What is being asked: Return all lines from the entries below in which the word "must" is present.

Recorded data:
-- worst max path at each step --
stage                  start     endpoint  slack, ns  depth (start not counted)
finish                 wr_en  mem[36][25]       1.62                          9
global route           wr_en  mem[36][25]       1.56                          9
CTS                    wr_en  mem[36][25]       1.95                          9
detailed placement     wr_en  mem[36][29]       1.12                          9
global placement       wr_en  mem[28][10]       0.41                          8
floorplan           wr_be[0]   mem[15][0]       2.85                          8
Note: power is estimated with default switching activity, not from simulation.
--- src/rtl/xbar_pkg.sv ---
// Shared crossbar definitions: clog2 helper, valid-bit position and
// slice-index helpers for the grant matrix, out_bus and occupancy buses.
package xbar_pkg;

    function automatic int clog2(input int n);
        int r;
        r = 0;
        for (int k = 0; k < 31; k++) begin
            if ((1 << r) < n) begin
                r = r + 1;
            end
        end
        return r;
    endfunction

    // The valid flag sits directly above the payload in each out_bus slice.
    function automatic int valid_pos(input int width);
        return width;
    endfunction

    // grant[o*PORTS+i]: output o grants input i.
    function automatic int grant_bit(input int o, input int i,
                                     input int ports);
        return o * ports + i;
    endfunction

    function automatic int bus_lo(input int o, input int width);
        return o * (width + 1);
    endfunction

    function automatic int occ_lo(input int o, input int depth);
        return o * (clog2(depth) + 1);
    endfunction

endpackage

--- src/rtl/voq_fifo.sv ---
// One virtual output queue: synchronous FIFO with head, empty, full, count.
// Ports: clk, rst (async active-low), push/din, pop, head, empty, full, count.
module voq_fifo
    import xbar_pkg::*;
#(
    parameter int WIDTH = 8,
    parameter int DEPTH = 4
) (
    input  logic                      clk,
    input  logic                      rst,
    input  logic                      push,
    input  logic                      pop,
    input  logic [WIDTH-1:0]          din,
    output logic [WIDTH-1:0]          head,
    output logic                      empty,
    output logic                      full,
    output logic [clog2(DEPTH):0]     count
);

    localparam int AW = clog2(DEPTH);
    localparam int CW = AW + 1;

    logic [WIDTH-1:0] mem [DEPTH];
    logic [AW-1:0]    rd_ptr;
    logic [AW-1:0]    wr_ptr;
    logic [CW-1:0]    cnt;
    logic             do_push;
    logic             do_pop;

    assign empty   = (cnt == '0);
    assign full    = (cnt == CW'(DEPTH));
    assign do_push = push & ~full;
    assign do_pop  = pop & ~empty;
    assign head    = mem[rd_ptr];
    assign count   = cnt;

    // Pointers wrap naturally because DEPTH is a power of two.
    always_ff @(posedge clk or negedge rst) begin
        if (!rst) begin
            rd_ptr <= '0;
            wr_ptr <= '0;
            cnt    <= '0;
        end else begin
            if (do_push) begin
                wr_ptr <= wr_ptr + 1'b1;
            end
            if (do_pop) begin
                rd_ptr <= rd_ptr + 1'b1;
            end
            cnt <= cnt + CW'(do_push) - CW'(do_pop);
        end
    end

    // Storage needs no reset: an entry is only visible once counted.
    always_ff @(posedge clk) begin
        if (do_push) begin
            mem[wr_ptr] <= din;
        end
    end

endmodule
### config.mk
export PLATFORM = sky130hd
export DESIGN_NAME = display_seq_ctrl
export DESIGN_NICKNAME = d
export VERILOG_FILES = /design/src/rtl/display_seq_ctrl_pkg.sv /design/src/rtl/display_seq_ctrl_bcd2_counter.sv /design/src/rtl/display_seq_ctrl.sv
export SDC_FILE = /design/constraint.sdc
export NUM_CORES = 1
export LEC_CHECK = 0
export ABC_AREA = 1
export CAP_MARGIN = 40
export CORE_AREA = 4 4 88 90
export CTS_CLUSTER_DIAMETER = 30
export DETAILED_ROUTE_END_ITERATION = 8
export DIE_AREA = 0 0 92 94
export HOLD_SLACK_MARGIN = 0.12
export PLACE_DENSITY = 0.42
export SETUP_SLACK_MARGIN = 0.15
export SLEW_MARGIN = 10
export SYNTH_ARGS = -nofsm -noshare
export SYNTH_HDL_FRONTEND = slang
export SYNTH_HIERARCHICAL = 1
export SYNTH_SLANG_ARGS = --single-unit
### constraint.sdc
create_clock -name clk -period 2.5 [get_ports clk]
set_clock_uncertainty 0.2 [all_clocks]
set_input_delay 0.25 -clock clk [delete_from_list [all_inputs] [get_ports clk]]
set_output_delay 0.25 -clock clk [all_outputs]
set_load 0.03 [all_outputs]
### src/rtl/display_seq_ctrl_pkg.sv
// Shared constants for the display sequencer: state codes, default dwell/flash
// lengths and the BCD helpers used by the controller, display mux and benches.
package display_seq_ctrl_pkg;

    typedef enum logic [2:0] {
        ST_SET_X       = 3'd0,
        ST_SET_Y       = 3'd1,
        ST_SHOW_LO     = 3'd2,
        ST_SHOW_HI     = 3'd3,
        ST_FLASH_Y_ON  = 3'd4,
        ST_FLASH_Y_OFF = 3'd5,
        ST_FLASH_X_ON  = 3'd6,
        ST_FLASH_X_OFF = 3'd7
    } seq_state_e;

    localparam int unsigned DWELL_DEF = 3;
    localparam int unsigned FLASH_DEF = 6;
    localparam int unsigned TCNT_W    = 3;

    typedef struct packed {
        logic [3:0] tens;
        logic [3:0] units;
    } bcd2_t;

    // Digits are clamped with >= so a corrupted digit can never count past 9.
    function automatic bcd2_t bcd2_inc(input bcd2_t v);
        bcd2_t r;
        r = v;
        if (v.units >= 4'd9) begin
            r.units = 4'd0;
            r.tens  = (v.tens >= 4'd9) ? 4'd0 : v.tens + 4'd1;
        end else begin
            r.units = v.units + 4'd1;
        end
        return r;
    endfunction

    // Packed BCD orders the same way as the decimal value it encodes.
    function automatic logic bcd2_lt(input bcd2_t a, input bcd2_t b);
        return {a.tens, a.units} < {b.tens, b.units};
    endfunction

    function automatic logic [TCNT_W-1:0] tcnt_sat_inc(input logic [TCNT_W-1:0] c);
        return (c == {TCNT_W{1'b1}}) ? c : c + 1'b1;
    endfunction

endpackage

### src/rtl/display_seq_ctrl_bcd2_counter.sv
// Two-digit BCD up-counter (00..99, wraps to 00) with synchronous clear.
module bcd2_counter
    import display_seq_ctrl_pkg::*;
(
    input  logic       clk,
    input  logic       rst_n,
    input  logic       inc,
    input  logic       clr,
    output logic [3:0] units,
    output logic [3:0] tens
);

    bcd2_t nxt;

    assign nxt = bcd2_inc('{tens: tens, units: units});

    always_ff @(posedge clk or negedge rst_n) begin
        if (!rst_n) begin
            units <= 4'd0;
            tens  <= 4'd0;
        end else if (clr) begin
            units <= 4'd0;
            tens  <= 4'd0;
        end else if (inc) begin
            units <= nxt.units;
            tens  <= nxt.tens;
        end
    end

endmodule

### src/rtl/display_seq_ctrl.sv
// Display sequencer: edit X and Y, show the low/high phases for DWELL ticks,
// then flash whichever operand is larger-or-equal-side for FLASH tick phases.
module display_seq_ctrl
    import display_seq_ctrl_pkg::*;
#(
    parameter int unsigned DWELL = DWELL_DEF,
    parameter int unsigned FLASH = FLASH_DEF
) (
    input  logic       clk,
    input  logic       rst_n,
    input  logic       tick,
    input  logic       btn_next,
    input  logic       btn_inc,
    input  logic       btn_clr,
    output logic [3:0] state,
    output logic [3:0] x1,
    output logic [3:0] x2,
    output logic [3:0] y1,
    output logic [3:0] y2,
    output logic       x_lt_y
);

    // DWELL and FLASH must each fit the 3-bit counter (1..7).
    localparam logic [TCNT_W-1:0] DWELL_LAST = TCNT_W'(DWELL - 1);
    localparam logic [TCNT_W-1:0] FLASH_LAST = TCNT_W'(FLASH - 1);

    seq_state_e        st;
    logic [TCNT_W-1:0] tcnt;
    logic              inc_x;
    logic              inc_y;
    bcd2_t             x_val;
    bcd2_t             y_val;

    assign state = {1'b0, st};
    assign x_val = '{tens: x2, units: x1};
    assign y_val = '{tens: y2, units: y1};

    // btn_inc is the lowest-priority pulse: any clear or advance masks it.
    assign inc_x = btn_inc && !btn_clr && !btn_next && (st == ST_SET_X);
    assign inc_y = btn_inc && !btn_clr && !btn_next && (st == ST_SET_Y);

    bcd2_counter u_x (
        .clk   (clk),
        .rst_n (rst_n),
        .inc   (inc_x),
        .clr   (btn_clr),
        .units (x1),
        .tens  (x2)
    );

    bcd2_counter u_y (
        .clk   (clk),
        .rst_n (rst_n),
        .inc   (inc_y),
        .clr   (btn_clr),
        .units (y1),
        .tens  (y2)
    );

    always_ff @(posedge clk or negedge rst_n) begin
        if (!rst_n) begin
            st     <= ST_SET_X;
            tcnt   <= '0;
            x_lt_y <= 1'b0;
        end else if (btn_clr) begin
            st     <= ST_SET_X;
            tcnt   <= '0;
            x_lt_y <= 1'b0;
        end else if (btn_next) begin
            tcnt <= '0;
            case (st)
                ST_SET_X: st <= ST_SET_Y;
                ST_SET_Y: begin
                    st     <= ST_SHOW_LO;
                    x_lt_y <= bcd2_lt(x_val, y_val);
                end
                default:  st <= ST_SET_X;
            endcase
        end else if (tick) begin
            case (st)
                ST_SHOW_LO: begin
                    if (tcnt == DWELL_LAST) begin
                        st   <= ST_SHOW_HI;
                        tcnt <= '0;
                    end else begin
                        tcnt <= tcnt_sat_inc(tcnt);
                    end
                end
                ST_SHOW_HI: begin
                    if (tcnt == DWELL_LAST) begin
                        st   <= x_lt_y ? ST_FLASH_Y_ON : ST_FLASH_X_ON;
                        tcnt <= '0;
                    end else begin
                        tcnt <= tcnt_sat_inc(tcnt);
                    end
                end
                // The on/off pair is one flash phase; toggling keeps the count
                // so the whole flash lasts FLASH ticks from entry.
                ST_FLASH_Y_ON, ST_FLASH_Y_OFF, ST_FLASH_X_ON, ST_FLASH_X_OFF: begin
                    if (tcnt == FLASH_LAST) begin
                        st   <= ST_SET_X;
                        tcnt <= '0;
                    end else begin
                        st   <= seq_state_e'({st[2:1], ~st[0]});
                        tcnt <= tcnt_sat_inc(tcnt);
                    end
                end
                default: ;
            endcase
        end
    end

endmodule
<file path="src/rtl/i2c_pkg.sv">
// Shared I2C types and constants for the target responder and the APB bridge.
package i2c_pkg;

  localparam int unsigned I2C_ADDR_W = 7;
  localparam int unsigned I2C_BYTE_W = 8;
  localparam int unsigned I2C_CNT_W  = 3;

  localparam logic I2C_RW_READ = 1'b1;
  localparam logic I2C_ACK     = 1'b0;

  typedef enum logic [3:0] {
    IDLE,
    ADDR,
    ADDR_ACK,
    WR_DATA,
    WR_ACK,
    WR_NACK,
    RD_DATA,
    RD_ACK,
    WAIT_STOP
  } i2c_tgt_state_e;

  function automatic logic addr_match(input logic [I2C_ADDR_W-1:0] rx_addr,
                                      input logic [I2C_ADDR_W-1:0] own_addr);
    return rx_addr == own_addr;
  endfunction

endpackage

</file>
<file path="src/rtl/i2c_target_responder_if.sv">
// Pin-level and byte-stream signals of the I2C target responder.
interface i2c_target_responder_if;
  import i2c_pkg::*;

  logic                  scl_in;
  logic                  sda_in;
  logic                  sda_oe;
  logic [I2C_BYTE_W-1:0] rx_data;
  logic                  rx_valid;
  logic                  rx_ready;
  logic [I2C_BYTE_W-1:0] tx_data;
  logic                  tx_ack;
  logic                  addressed;
  logic                  busy;

  modport master (
    output scl_in, sda_in, rx_ready, tx_data,
    input  sda_oe, rx_data, rx_valid, tx_ack, addressed, busy
  );

  modport slave (
    input  scl_in, sda_in, rx_ready, tx_data,
    output sda_oe, rx_data, rx_valid, tx_ack, addressed, busy
  );

endinterface

</file>
<file path="src/rtl/i2c_bus_sync.sv">
// SCL/SDA synchronizer with registered edge, START and STOP pulses.
// Pin-to-event latency is SYNC_STAGES+1 clocks; sda_s is aligned with the pulses.
module i2c_bus_sync #(
  parameter int unsigned SYNC_STAGES = 2
) (
  input  logic clk,
  input  logic rst,
  input  logic scl_in,
  input  logic sda_in,
  output logic sda_s,
  output logic scl_rise,
  output logic scl_fall,
  output logic start_det,
  output logic stop_det
);

  localparam int unsigned NS = (SYNC_STAGES < 2) ? 2 : SYNC_STAGES;

  logic [NS-1:0] scl_sync;
  logic [NS-1:0] sda_sync;
  logic          scl_s;
  logic          scl_now;
  logic          sda_now;

  assign scl_now = scl_sync[NS-1];
  assign sda_now = sda_sync[NS-1];

  // Idle bus is pulled high, so reset to 1 to avoid spurious events.
  always_ff @(posedge clk) begin
    if (rst) begin
      scl_sync  <= '1;
      sda_sync  <= '1;
      scl_s     <= 1'b1;
      sda_s     <= 1'b1;
      scl_rise  <= 1'b0;
      scl_fall  <= 1'b0;
      start_det <= 1'b0;
      stop_det  <= 1'b0;
    end else begin
      scl_sync  <= {scl_sync[NS-2:0], scl_in};
      sda_sync  <= {sda_sync[NS-2:0], sda_in};
      scl_s     <= scl_now;
      sda_s     <= sda_now;
      scl_rise  <= scl_now & ~scl_s;
      scl_fall  <= ~scl_now & scl_s;
      // SCL must be high on both samples so an SCL edge never fakes START/STOP.
      start_det <= scl_now & scl_s & ~sda_now & sda_s;
      stop_det  <= scl_now & scl_s & sda_now & ~sda_s;
    end
  end

endmodule

</file>
<file path="src/rtl/i2c_target_responder.sv">
// I2C target: address match, write bytes to rx stream, read bytes from tx stream.
// SDA is only ever pulled low; SCL is never stretched.
module i2c_target_responder
  import i2c_pkg::*;
#(
  parameter logic [I2C_ADDR_W-1:0] TARGET_ADDR = 7'h55,
  parameter int unsigned           SYNC_STAGES = 2
) (
  input logic                   PCLK,
  input logic                   PRESET,
  i2c_target_responder_if.slave bus
);

  logic sda_s;
  logic scl_rise;
  logic scl_fall;
  logic start_det;
  logic stop_det;

  i2c_bus_sync #(.SYNC_STAGES(SYNC_STAGES)) u_sync (
    .clk      (PCLK),
    .rst      (PRESET),
    .scl_in   (bus.scl_in),
    .sda_in   (bus.sda_in),
    .sda_s    (sda_s),
    .scl_rise (scl_rise),
    .scl_fall (scl_fall),
    .start_det(start_det),
    .stop_det (stop_det)
  );

  i2c_tgt_state_e        state;
  logic [I2C_CNT_W-1:0]  bit_cnt;
  logic [I2C_BYTE_W-1:0] shift;
  logic [I2C_BYTE_W-1:0] byte_in;
  logic                  phase;
  logic                  rd_mode;

  assign byte_in = {shift[I2C_BYTE_W-2:0], sda_s};

  // phase: in *_ACK, 1 once the ACK is being driven; in RD_DATA, 1 while
  // waiting for the first scl_fall before driving the MSB.
  always_ff @(posedge PCLK) begin
    if (PRESET) begin
      state         <= IDLE;
      bit_cnt       <= '0;
      shift         <= '0;
      phase         <= 1'b0;
      rd_mode       <= 1'b0;
      bus.sda_oe    <= 1'b0;
      bus.rx_data   <= '0;
      bus.rx_valid  <= 1'b0;
      bus.tx_ack    <= 1'b0;
      bus.addressed <= 1'b0;
      bus.busy      <= 1'b0;
    end else begin
      bus.rx_valid <= 1'b0;
      bus.tx_ack   <= 1'b0;
      if (stop_det) begin
        state         <= IDLE;
        bus.sda_oe    <= 1'b0;
        bus.addressed <= 1'b0;
        bus.busy      <= 1'b0;
      end else if (start_det) begin
        state         <= ADDR;
        bit_cnt       <= '0;
        bus.sda_oe    <= 1'b0;
        bus.addressed <= 1'b0;
        bus.busy      <= 1'b1;
      end else begin
        case (state)
          IDLE: ;
          ADDR: begin
            if (scl_rise) begin
              shift   <= byte_in;
              bit_cnt <= bit_cnt + 3'd1;
              if (bit_cnt == 3'd7) begin
                if (addr_match(byte_in[I2C_BYTE_W-1:1], TARGET_ADDR)) begin
                  state         <= ADDR_ACK;
                  phase         <= 1'b0;
                  bus.addressed <= 1'b1;
                  rd_mode       <= (sda_s == I2C_RW_READ);
                  if (sda_s == I2C_RW_READ) begin
                    shift      <= bus.tx_data;
                    bus.tx_ack <= 1'b1;
                  end
                end else begin
                  state <= WAIT_STOP;
                end
              end
            end
          end
          ADDR_ACK, WR_ACK: begin
            if (scl_fall) begin
              if (!phase) begin
                bus.sda_oe <= 1'b1;
                phase      <= 1'b1;
              end else begin
                phase   <= 1'b0;
                bit_cnt <= '0;
                if (state == ADDR_ACK && rd_mode) begin
                  state      <= RD_DATA;
                  bus.sda_oe <= ~shift[I2C_BYTE_W-1];
                end else begin
                  state      <= WR_DATA;
                  bus.sda_oe <= 1'b0;
                end
              end
            end
          end
          WR_DATA: begin
            if (scl_rise) begin
              shift   <= byte_in;
              bit_cnt <= bit_cnt + 3'd1;
              if (bit_cnt == 3'd7) begin
                phase <= 1'b0;
                if (bus.rx_ready) begin
                  bus.rx_data  <= byte_in;
                  bus.rx_valid <= 1'b1;
                  state        <= WR_ACK;
                end else begin
                  state <= WR_NACK;
                end
              end
            end
          end
          WR_NACK: begin
            if (scl_fall) begin
              bus.sda_oe <= 1'b0;
              state      <= WAIT_STOP;
            end
          end
          RD_DATA: begin
            if (scl_rise) begin
              shift   <= {shift[I2C_BYTE_W-2:0], 1'b0};
              bit_cnt <= bit_cnt + 3'd1;
            end else if (scl_fall) begin
              if (phase) begin
                bus.sda_oe <= ~shift[I2C_BYTE_W-1];
                phase      <= 1'b0;
              end else if (bit_cnt == 3'd0) begin
                bus.sda_oe <= 1'b0;
                state      <= RD_ACK;
              end else begin
                bus.sda_oe <= ~shift[I2C_BYTE_W-1];
              end
            end
          end
          RD_ACK: begin
            if (scl_rise) begin
              if (sda_s == I2C_ACK) begin
                shift      <= bus.tx_data;
                bus.tx_ack <= 1'b1;
                bit_cnt    <= '0;
                phase      <= 1'b1;
                state      <= RD_DATA;
              end else begin
                state <= WAIT_STOP;
              end
            end
          end
          WAIT_STOP: bus.sda_oe <= 1'b0;
          default: begin
            state      <= IDLE;
            bus.sda_oe <= 1'b0;
          end
        endcase
      end
    end
  end

endmodule

</file>
<file path="src/flat_wrapper.sv">
// flat-port wrapper written by rule: the top's interface ports become plain ports
module i2c_target_responder_flat import i2c_pkg::*;
#(
  parameter logic [I2C_ADDR_W-1:0] TARGET_ADDR = 7'h55,
  parameter int unsigned           SYNC_STAGES = 2
)
  (PCLK, PRESET, bus_scl_in, bus_sda_in, bus_rx_ready, bus_tx_data, bus_sda_oe, bus_rx_data, bus_rx_valid, bus_tx_ack, bus_addressed, bus_busy);
  i2c_target_responder_if bus_i ();
  input logic PCLK;
  input logic PRESET;
  input wire logic [$bits(bus_i.scl_in)-1:0] bus_scl_in;
  input wire logic [$bits(bus_i.sda_in)-1:0] bus_sda_in;
  input wire logic [$bits(bus_i.rx_ready)-1:0] bus_rx_ready;
  input wire logic [$bits(bus_i.tx_data)-1:0] bus_tx_data;
  output wire logic [$bits(bus_i.sda_oe)-1:0] bus_sda_oe;
  output wire logic [$bits(bus_i.rx_data)-1:0] bus_rx_data;
  output wire logic [$bits(bus_i.rx_valid)-1:0] bus_rx_valid;
  output wire logic [$bits(bus_i.tx_ack)-1:0] bus_tx_ack;
  output wire logic [$bits(bus_i.addressed)-1:0] bus_addressed;
  output wire logic [$bits(bus_i.busy)-1:0] bus_busy;
  assign bus_i.scl_in = bus_scl_in;
  assign bus_i.sda_in = bus_sda_in;
  assign bus_i.rx_ready = bus_rx_ready;
  assign bus_i.tx_data = bus_tx_data;
  assign bus_sda_oe = bus_i.sda_oe;
  assign bus_rx_data = bus_i.rx_data;
  assign bus_rx_valid = bus_i.rx_valid;
  assign bus_tx_ack = bus_i.tx_ack;
  assign bus_addressed = bus_i.addressed;
  assign bus_busy = bus_i.busy;
  i2c_target_responder #(.TARGET_ADDR(TARGET_ADDR), .SYNC_STAGES(SYNC_STAGES)) u_core (.PCLK(PCLK), .PRESET(PRESET), .bus(bus_i));
endmodule
</file>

Answer area:
    // DWELL and FLASH must each fit the 3-bit counter (1..7).
      // SCL must be high on both samples so an SCL edge never fakes START/STOP.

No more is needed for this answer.